Supplemental Materials

Going Deeper

The average distance to the Moon is 385,000 kilometers – compare this to a trip from New York City to Los Angeles which is just 4490 km! That trip would take you 41 hours by car (without stopping for gas of food!) The Moon is about 90 times farther away than our imaginary cross-country trip!

Apollo astronauts traveled at an average speed of 5500 kilometers per hour (kph). Imagine you were going to travel this great distance – 770,000 km, all the way to the Moon and back – in a very small car with two of your best friends. Remember that this is a spacecraft and that you cannotstop or get out! Work together with your two traveling companions to answer these questions.

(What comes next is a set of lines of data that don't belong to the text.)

<file path="config.mk">
export PLATFORM = sky130hd
export DESIGN_NAME = byte_serializer
export DESIGN_NICKNAME = d
export VERILOG_FILES = /design/src/rtl/byte_serializer.sv
export SDC_FILE = /design/constraint.sdc
export NUM_CORES = 1
export LEC_CHECK = 0
export CAP_MARGIN = 20
export CORE_MARGIN = 4
export CORE_UTILIZATION = 54
export CTS_CLUSTER_SIZE = 10
export DETAILED_ROUTE_END_ITERATION = 6
export PLACE_DENSITY = 0.77
export SLEW_MARGIN = 10
export SYNTH_ARGS = -nofsm -noshare
export SYNTH_HDL_FRONTEND = slang
export SYNTH_SLANG_ARGS = --single-unit
</file>
<file path="constraint.sdc">
create_clock -name clk -period 2.4 [get_ports clk]
set_clock_uncertainty 0.15 [all_clocks]
set_input_delay 0.48 -clock clk [delete_from_list [all_inputs] [get_ports clk]]
set_output_delay 0.48 -clock clk [all_outputs]
set_load 0.02 [all_outputs]
</file>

How long would this journey take you? (Show your work!)
What things would you want to take with you? Space is very limited, so divide your items up into a Must Have and Want to Have lists.
Being in the car for this long without being able to stop or even open a window presents some very special problems; eating, washing, and going to the bathroom come to mind! What would you do to handle living in this very compact space for so long?
If your compact car got very good mileage, say 65 km per gallon, how much fuel would you need for the entire trip? Find a 5-gallon gas can and measure it; use this to estimate the size of fuel tank you would need for this trip!

Being an Astronomer

Observing the Moon’s apparent motion is much easier than observing its orbital motion around the Earth – but both take some patience and clear weather! The best time to do this is in the two weeks after New Moon. With your teacher or parent’s help, use the internet to find the date for the next new moon, your observations will begin about 3 days after this.

Three days after the new moon, you should see a thin crescent moon in the western sky just after sunset as the sky gets dark. Watch the Moon for an hour or so starting at sunset and notice the motion of the Moon as it sinks into the west. If the weather is nice, a good way to do this is to have a Moon Picnic in the back yard with your parents and eat dinner as you watch the Moon! This east to west motion that you see is the Moon’s apparent motion. What we are really watching is the Earth spinning on its axis.

Being a Scientist

The Moon’s orbital motion is harder to see, and you must watch the Moon carefully several days in a row to see it. Begin by going out on a clear night about three days after new moon. Look for the crescent moon low in the western sky right at sunset and make a note of the Moon’s position. An easy way to do this is to notice where the Moon is compared to trees or buildings in your back yard. Take careful notes of what you see!

For the next 3-4 nights, go out again just at sunset and notice the Moon’s position. You will notice that the Moon appears farther east each night. This west to east motion is the Moon’s true orbital motion. We don’t notice it on one night because the Moon takes 29 days to make a complete revolution around the Earth – it doesn’t move much in just an hour or two!

Calculate the circumference of the Moon’s orbit. Circumference = 2 π r (your teacher can help you with this!) The radius of the Moon’s orbit is just the distance between the Earth and the Moon – 385,000 km. Use what you have learned to answer these questions:

How far does the Moon travel in each orbit?
How far does the Moon travel in just one day?
How fast is the Moon moving in orbit in kph?

Following Up

Think about how challenging space travel is! To be an astronaut and travel to the Moon requires great planning, scientific knowledge, and tremendous courage! We will explore these ideas further in later activities in this book.